Nachdem er vom Militärgericht in Marseille in Abwesenheit zum Tode verurteilt wird,[14] setzt sich Brunner 1954 über Rom nach Syrien ab. Er lebt bis zu seinem Lebensende in Damaskus, wo er unter dem Decknamen Dr. Georg Fischer eine kleine Im- und Exportfirma betreibt und enge Kontakte zum syrischen Geheimdienst unterhält. 1961 und 1980 ist er Ziel zweier Briefbombenattentate, die ihn ein Auge und die linke Hand kosten. Brunner stirbt angeblich im Dezember 2010,[15] verlässliche Daten zu seinem Tod liegen jedoch nicht vor. Mitte 2022, sprich: 110 Jahre nach seiner Geburt, setzt die Kölner Justiz den Haftbefehl aus, die Fahndung und das Verfahren werden eingestellt.[16]

[1] BArch Berlin, BDC: Personenbezogene Unterlagen SS und SA, Sign. R 9361-III/23026, fol. 2636–2640. SS-Ahnentafel. Eltern: Josef Brunner, Anna geb. Kruiß.
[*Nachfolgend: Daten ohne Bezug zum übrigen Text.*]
This is an optimization exercise on Yosys and OpenROAD, whose aim is small area, a short achievable clock period and few clock cycles per item, not a production implementation. Function was checked by simulation only, so behaviour that the tests miss may differ from the original.

==> cedar: inputs <==
// binomial_coefficient_unit
module binomial_coefficient_unit (
  input  logic                            clk_i,
  input  logic                            rst_ni,
  input  logic                            req_valid_i,
  output logic                            req_ready_o,
  input  logic [bcu_pkg::ArgWidth-1:0]    req_total_n_i,
  input  logic [bcu_pkg::ArgWidth-1:0]    req_choose_k_i,
  output logic                            rsp_valid_o,
  input  logic                            rsp_ready_i,
  output logic [bcu_pkg::CoefWidth-1:0]   rsp_coefficient_o,
  output logic [bcu_pkg::StatusWidth-1:0] rsp_status_o
);
export LEC_CHECK = 0
export ABC_AREA = 1
export CAP_MARGIN = 20
export CORE_MARGIN = 2
export CORE_UTILIZATION = 40
export SETUP_SLACK_MARGIN = 0.8
export SLEW_MARGIN = 20
create_clock -name core_clock -period 7.0 [get_ports {clk_i}]
run.sh (not shown) runs the stock make flow with config.mk's settings and CLKGATE_MAP_FILE= SYNTH_SCRIPT=/design/flow/synth_recipe.tcl, a recipe that flattens the netlist after the stock synthesis.
==> ember (differences from cedar) <==
--- a/flow/design.v
+++ b/flow/design.v
@@ -8016,50 +8016,37 @@
   typedef enum logic [2:0] {
     StIdle  = 3'd0,
     StFirst = 3'd1,    
     StMul   = 3'd2,    
     StResp  = 3'd3,    
     StRespF = 3'd4,    
-    StRespT = 3'd5,    
-    StRespM = 3'd6     
+    StRespT = 3'd5     
   } state_e;
   state_e                         state_q, state_d;
   logic [7:0]                     n_q, n_d;       
   logic [5:0]                     k_q, k_d;       
   logic [7:0]                     lo_q, lo_d;     
   logic [7:0]                     x_q, x_d;       
-  logic [7:0]                     lo2_q, lo2_d;   
-  logic [7:0]                     x2_q, x2_d;     
-  logic [14:0]                    f2_q, f2_d;     
-  logic                           w_q, w_d;       
   logic [2:0]                     e3_q, e3_d;     
   logic [1:0]                     e5_q, e5_d;     
   logic [1:0]                     e7_q, e7_d;
   logic [1:0]                     e11_q, e11_d;
   logic [1:0]                     e13_q, e13_d;
   logic [9:0]                     pm_q, pm_d;     
   logic [7:0]                     f_q, f_d;       
   logic [7:0]                     nb_q, nb_d;     
   logic [7:0]                     nblg_q, nblg_d;  
   logic [bcu_pkg::CoefWidth-1:0]  coef_q, coef_d;
-  typedef enum logic [2:0] {
-    TkRange = 3'd0,    
-    TkOvf   = 3'd1,    
-    TkOne   = 3'd2,    
-    TkN     = 3'd3,    
-    TkMul   = 3'd4     
-  } tk_e;
-  tk_e                            tk_q, tk_d;     
+  logic [1:0]                     tk_q, tk_d;     
   bcu_pkg::status_e               status_q, status_d;
   logic       take;
   logic [7:0] rq_n, rq_k, rq_nk, rq_kp, rq_lo;
   logic       rq_range, rq_ovf, rq_k0, rq_k1;
-  logic       last_mul, mul_take;
-  assign mul_take    = (state_q == StMul) && !w_q && (last_mul || (nb_q == '0));
+  logic       last_mul;
   assign req_ready_o = (state_q == StIdle) || ((state_q == StResp) && rsp_ready_i) ||
-                       mul_take;
+                       last_mul;
   assign take        = req_valid_i && req_ready_o;
   logic [7:0] rq_maxk;
   logic       rq_kle;           
   always_comb begin
     rq_n     = req_total_n_i;
     rq_k     = req_choose_k_i;
@@ -8160,13 +8147,13 @@
   logic [7:0] kval;
   logic [2:0] e2;
   function automatic logic [2:0] ones8(input logic [7:0] a);
     ones8 = '0;
     for (int i = 0; i < 8; i++) ones8 = ones8 + 3'(a[i]);
   endfunction
-  assign e2 = ones8(n_q ^ 8'(k_q) ^ lo2_q);
+  assign e2 = ones8(n_q ^ 8'(k_q) ^ lo_q);
   logic [2:0] ke3;
   logic [1:0] ke5, ke7, ke11, ke13;
   always_comb begin
     ke3   = cnt5(kf3);
     ke5   = cnt3(kf5);
     ke7   = 2'(kf7[0]) + 2'(kf7[1]);
@@ -8176,28 +8163,23 @@
     ksel  = '0;
     for (int i = 0; i < 10; i++) begin
       if (kpend[i]) ksel = 10'd1 << i;
     end
     kval  = pval_of(ksel, ke3, ke5, ke7, ke11, ke13);
   end
-  logic       tab_first, tab_gen;
+  logic       gen_on;
   logic [7:0] tab_in, tab_m, tab_p;
   logic       tab_hit;
-  logic       hidden_first;     
-  assign last_mul     = (state_q == StMul) && !gen_any;
-  assign hidden_first = last_mul && w_q && (tk_q == TkMul);
-  assign tab_first    = (state_q == StFirst) || (state_q == StRespF) || hidden_first;
-  assign tab_gen      = ((state_q == StMul) && !mul_take && !hidden_first) ||
-                        (state_q == StRespM);
+  assign gen_on   = (state_q == StFirst) || (state_q == StRespF) ||
+                    ((state_q == StMul) && gen_any);
+  assign last_mul = (state_q == StMul) && !gen_any;
   always_comb begin
-    tab_in = tab_first ? x2_q : (tab_gen ? x_q : rq_n);
+    tab_in = gen_on ? x_q : rq_n;
     tab_m  = bcu_pkg::big_term(tab_in);
     tab_p  = bcu_pkg::big_prime(tab_m);
-    if (tab_first) begin
-      tab_hit = tab_m > lo2_q;
-    end else if (tab_gen) begin
+    if (gen_on) begin
       tab_hit = tab_m > lo_q;
     end else begin
       tab_hit = (tab_m > rq_k) && (tab_m > rq_nk);
     end
   end
   logic [9:0]  selb, selt;      
@@ -8218,135 +8200,108 @@
     have2    = ((pm_q & ~selb) != '0);
     have_big = (nb_q != '0);
     vb    = pval_of(selb, e3_q, e5_q, e7_q, e11_q, e13_q);
     vt    = pval_of(selt, e3_q, e5_q, e7_q, e11_q, e13_q);
     lgb   = lg_of(selb, e3_q, e5_q, e7_q, e11_q, e13_q);
     lgt   = lg_of(selt, e3_q, e5_q, e7_q, e11_q, e13_q);
-    other = have_big ? nb_q : vt;
-    lgo   = have_big ? nblg_q : lgt;
+    other = have2 ? vt : nb_q;
+    lgo   = have2 ? lgt : nblg_q;
     lgsum = 9'(lgb) + 9'(lgo);
-    fits  = (lgsum <= 9'd127) && have1 && (have2 || have_big);
+    fits  = (lgsum <= 9'd127) && (have2 || have_big);
     pair  = vb * other;
     gen_any = have1 || have_big;
     gen_clr = '0;
     gen_big = 1'b0;
-    if (have_big) begin
-      gen_big = 1'b1;
-      if (fits) begin
-        gen_f   = pair;
-        gen_clr = selb;
-      end else begin
-        gen_f   = nb_q;
-      end
-    end else if (have1) begin
+    if (have1) begin
       gen_clr = selb;
       if (fits) begin
-        gen_f   = pair;
-        gen_clr = selb | selt;
+        gen_f = pair;
+        if (have2) begin
+          gen_clr = selb | selt;
+        end else begin
+          gen_big = 1'b1;
+        end
       end else begin
         gen_f = vb;
       end
     end else begin
-      gen_f = nb_q;
+      gen_f   = nb_q;
+      gen_big = have_big;
     end
   end
   logic [bcu_pkg::CoefWidth-1:0] prod;
-  logic [bcu_pkg::CoefWidth-1:0] mul_in;
-  assign mul_in = (state_q == StRespM) ? bcu_pkg::CoefWidth'(f2_q) : coef_q;
   bcu_muldiv u_muldiv (
-    .value_i(mul_in),
+    .value_i(coef_q),
     .mul_i  (f_q),
     .prod_o (prod)
   );
-  logic first;    
-  logic mul;      
+  logic first;
   always_comb begin
     state_d  = state_q;
     n_d      = n_q;
     k_d      = k_q;
     lo_d     = lo_q;
     x_d      = x_q;
-    lo2_d    = lo2_q;
-    x2_d     = x2_q;
-    f2_d     = f2_q;
-    w_d      = w_q;
     e3_d     = e3_q;
     e5_d     = e5_q;
     e7_d     = e7_q;
     e11_d    = e11_q;
     e13_d    = e13_q;
     pm_d     = pm_q;
     f_d      = f_q;
     nb_d     = nb_q;
     nblg_d   = nblg_q;
     coef_d   = coef_q;
-    tk_d     = tk_q;
     status_d = status_q;
-    mul      = (state_q == StMul) || ((state_q == StRespM) && rsp_ready_i);
-    first    = (state_q == StFirst) || ((state_q == StRespF) && rsp_ready_i) ||
-               hidden_first;
-    if (mul) begin
-      coef_d   = prod;
-      status_d = bcu_pkg::StOk;
-      f_d      = gen_f;
-      pm_d     = pm_q & ~gen_clr;
-      if (gen_big) begin
-        nb_d   = tab_hit ? tab_p : 8'd0;
-        nblg_d = bcu_pkg::big_lg(tab_p);
-        x_d    = tab_hit ? (tab_m - 8'd1) : 8'd0;
-      end
-      state_d = gen_any ? StMul : StResp;
-    end
+    tk_d     = tk_q;
+    first    = (state_q == StFirst) || ((state_q == StRespF) && rsp_ready_i);
     if (first) begin
-      if (!hidden_first) begin
-        coef_d   = bcu_pkg::CoefWidth'(f2_q[7:0]) << e2;
-        status_d = bcu_pkg::StOk;
-      end else begin
-        f2_d     = 15'(f2_q[7:0]) << e2;
-      end
+      coef_d   = bcu_pkg::CoefWidth'(f_q) << e2;
+      status_d = bcu_pkg::StOk;
       e3_d     = ke3;
       e5_d     = ke5;
       e7_d     = ke7;
       e11_d    = ke11;
       e13_d    = ke13;
       pm_d     = kpend & ~ksel;
       nb_d     = tab_hit ? tab_p : 8'd0;
       nblg_d   = bcu_pkg::big_lg(tab_p);
       x_d      = tab_hit ? (tab_m - 8'd1) : 8'd0;
-      lo_d     = lo2_q;
-      w_d      = 1'b0;
       f_d      = (kpend != '0) ? kval : 8'd1;
-      if (hidden_first) begin
-        state_d = StRespM;
-      end else begin
-        state_d = ((kpend != '0) || tab_hit) ? StMul : StResp;
-      end
-    end
-    if (last_mul && w_q && (tk_q != TkMul)) begin
-      w_d     = 1'b0;
-      state_d = StRespT;
+      state_d  = ((kpend != '0) || tab_hit) ? StMul : StResp;
     end
     case (state_q)
+      StMul: begin
+        coef_d = prod;
+        f_d    = gen_f;
+        pm_d   = pm_q & ~gen_clr;
+        if (gen_big) begin
+          nb_d   = tab_hit ? tab_p : 8'd0;
+          nblg_d = bcu_pkg::big_lg(tab_p);
+          x_d    = tab_hit ? (tab_m - 8'd1) : 8'd0;
+        end
+        state_d = gen_any ? StMul : StResp;
+      end
       StResp: begin
         if (rsp_ready_i) begin
           state_d = StIdle;
         end
       end
       StRespT: begin
         if (rsp_ready_i) begin
           state_d = StResp;
           case (tk_q)
-            TkRange: begin
+            2'd0: begin
               status_d = bcu_pkg::StRange;
               coef_d   = '0;
             end
-            TkOvf: begin
+            2'd1: begin
               status_d = bcu_pkg::StOverflow;
               coef_d   = '0;
             end
-            TkOne: begin
+            2'd2: begin
               status_d = bcu_pkg::StOk;
               coef_d   = bcu_pkg::CoefWidth'(1);
             end
             default: begin
               status_d = bcu_pkg::StOk;
               coef_d   = bcu_pkg::CoefWidth'(n_q);
@@ -8354,34 +8309,28 @@
           endcase
         end
       end
       default: ;
     endcase
     if (take) begin
-      n_d   = rq_n;
-      k_d   = rq_kp[5:0];
-      lo2_d = rq_lo;
-      x2_d  = tab_hit ? (tab_m - 8'd1) : 8'd0;
-      f2_d  = tab_hit ? 15'(tab_p) : 15'd1;
+      n_d     = rq_n;
+      k_d     = rq_kp[5:0];
+      lo_d    = rq_lo;
+      x_d     = tab_hit ? (tab_m - 8'd1) : 8'd0;
+      f_d     = tab_hit ? tab_p : 8'd1;
       if (rq_range) begin
-        tk_d = TkRange;
+        tk_d = 2'd0;
       end else if (rq_ovf) begin
-        tk_d = TkOvf;
+        tk_d = 2'd1;
       end else if (rq_k0) begin
-        tk_d = TkOne;
-      end else if (rq_k1) begin
-        tk_d = TkN;
+        tk_d = 2'd2;
       end else begin
-        tk_d = TkMul;
+        tk_d = 2'd3;
       end
-      if (state_q == StMul) begin
-        if (last_mul) begin
-          state_d = (rq_range || rq_ovf || rq_k0 || rq_k1) ? StRespT : StRespF;
-        end else begin
-          w_d = 1'b1;
-        end
+      if (last_mul) begin
+        state_d = (rq_range || rq_ovf || rq_k0 || rq_k1) ? StRespT : StRespF;
       end else begin
         state_d = StResp;
         if (rq_range) begin
           status_d = bcu_pkg::StRange;
           coef_d   = '0;
         end else if (rq_ovf) begin
@@ -8400,25 +8349,20 @@
       end
     end
   end
   always_ff @(posedge clk_i or negedge rst_ni) begin
     if (!rst_ni) begin
       state_q <= StIdle;
-      w_q     <= 1'b0;
     end else begin
       state_q <= state_d;
-      w_q     <= w_d;
     end
   end
   always_ff @(posedge clk_i) begin
     n_q      <= n_d;
     k_q      <= k_d;
     lo_q     <= lo_d;
-    lo2_q    <= lo2_d;
-    x2_q     <= x2_d;
-    f2_q     <= f2_d;
     x_q      <= x_d;
     e3_q     <= e3_d;
     e5_q     <= e5_d;
     e7_q     <= e7_d;
     e11_q    <= e11_d;
     e13_q    <= e13_d;
@@ -8428,10 +8372,10 @@
     nblg_q   <= nblg_d;
     coef_q   <= coef_d;
     tk_q     <= tk_d;
     status_q <= status_d;
   end
   assign rsp_valid_o       = (state_q == StResp) || (state_q == StRespF) ||
-                             (state_q == StRespT) || (state_q == StRespM);
+                             (state_q == StRespT);
   assign rsp_coefficient_o = coef_q;
   assign rsp_status_o      = status_q;
 endmodule
==> comparison <==
ember passed the timing, design-rule and antenna checks. cedar completed with no timing, DRC or antenna violations. Between cedar and ember, the lower non-clock buffer count is in ember (gap 115). Against cedar, the flip-flop and latch count of ember is lower by 33. Of cedar and ember, ember has the higher register-to-register slack (gap 0.30 ns). In cedar the first-iteration DRC count is higher than in ember, by about 1.3%. Of ember and cedar, cedar has the higher critical path depth (gap 5). Against ember, the via count of cedar is higher by 4.7%. Against cedar, the core utilization of ember is lower by 1.7 points.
[2] Ebd., fol. 2526. Lebenslauf.

[3] Georg M. Hafner/Esther Schapira, Die Akte Alois Brunner, Reinbeck bei Hamburg 2002, 35.

[4] BArch Berlin, BDC: Personenbezogene Unterlagen SS und SA, Sign. R 9361- III/23026, fol. 2524. R. u. S.-Fragebogen.

[5] WStLA, Standesamt Währing, Familienbuch, Zl. 469/42.

[6] BArch Berlin, BDC: Personenbezogene Unterlagen SS und SA, Sign. R 9361- III/23026. Lebenslauf.

[7] Sammlung der Erkenntnisse und wichtigsten Beschlüsse des Verfassungsgerichtshofes, 18. Heft (1953).

[8]  Siehe z. B.: WStLA, LGfSS, A11, Vr 3967/61, Bd. 1, fol. 33. Niederschrift Gertraud Plattensteiner, 25.10.1946. Ebd., Bd. 2, fol. 203c. [Aussage Alfred Slawik]. 

[9] WStLA, Historische Meldedaten.

[10]  WStLA, Standesamt Währing, Familienbuch, Zl. 469/42. Anna Brunner, geb. Röder, 9.9.1921, Wien, verst. 28.10.1992.

[11] Berta Weiss, geb. Löwenstein, 24.10.1864, Wien, dept. 28.10.1941, Ghetto Lodz. DÖW, Opferdatenbank.

[12]  Siehe: Markus Brosch, Täter – die Mitarbeiter der Wiener „Zentralstelle für jüdische Auswanderung“, in: Dieter J. Hecht/Michaela Raggam-Blesch/ Heidemarie Uhl (Hg.), Letzte Orte: Die Wiener Sammellager und die Deportationen 1941/42, Wien 2019, 137–149.

[13] Siehe: Eva Holpfer, Die justizielle Verfolgung der Mitarbeiter der „Zentralstelle für jüdische Auswanderung“ nach 1945, in: Hecht et al., Letzte Orte, 2019.

[14] Staatsanwaltschaft Wien, Zl. 15 St 109560/99, Teil 7, unfol. Jugement, 1.2.1954.

[15] Grabstätte Al Yarmouk New Cemetery. www.findagrave.com (abgerufen 8.12.2022).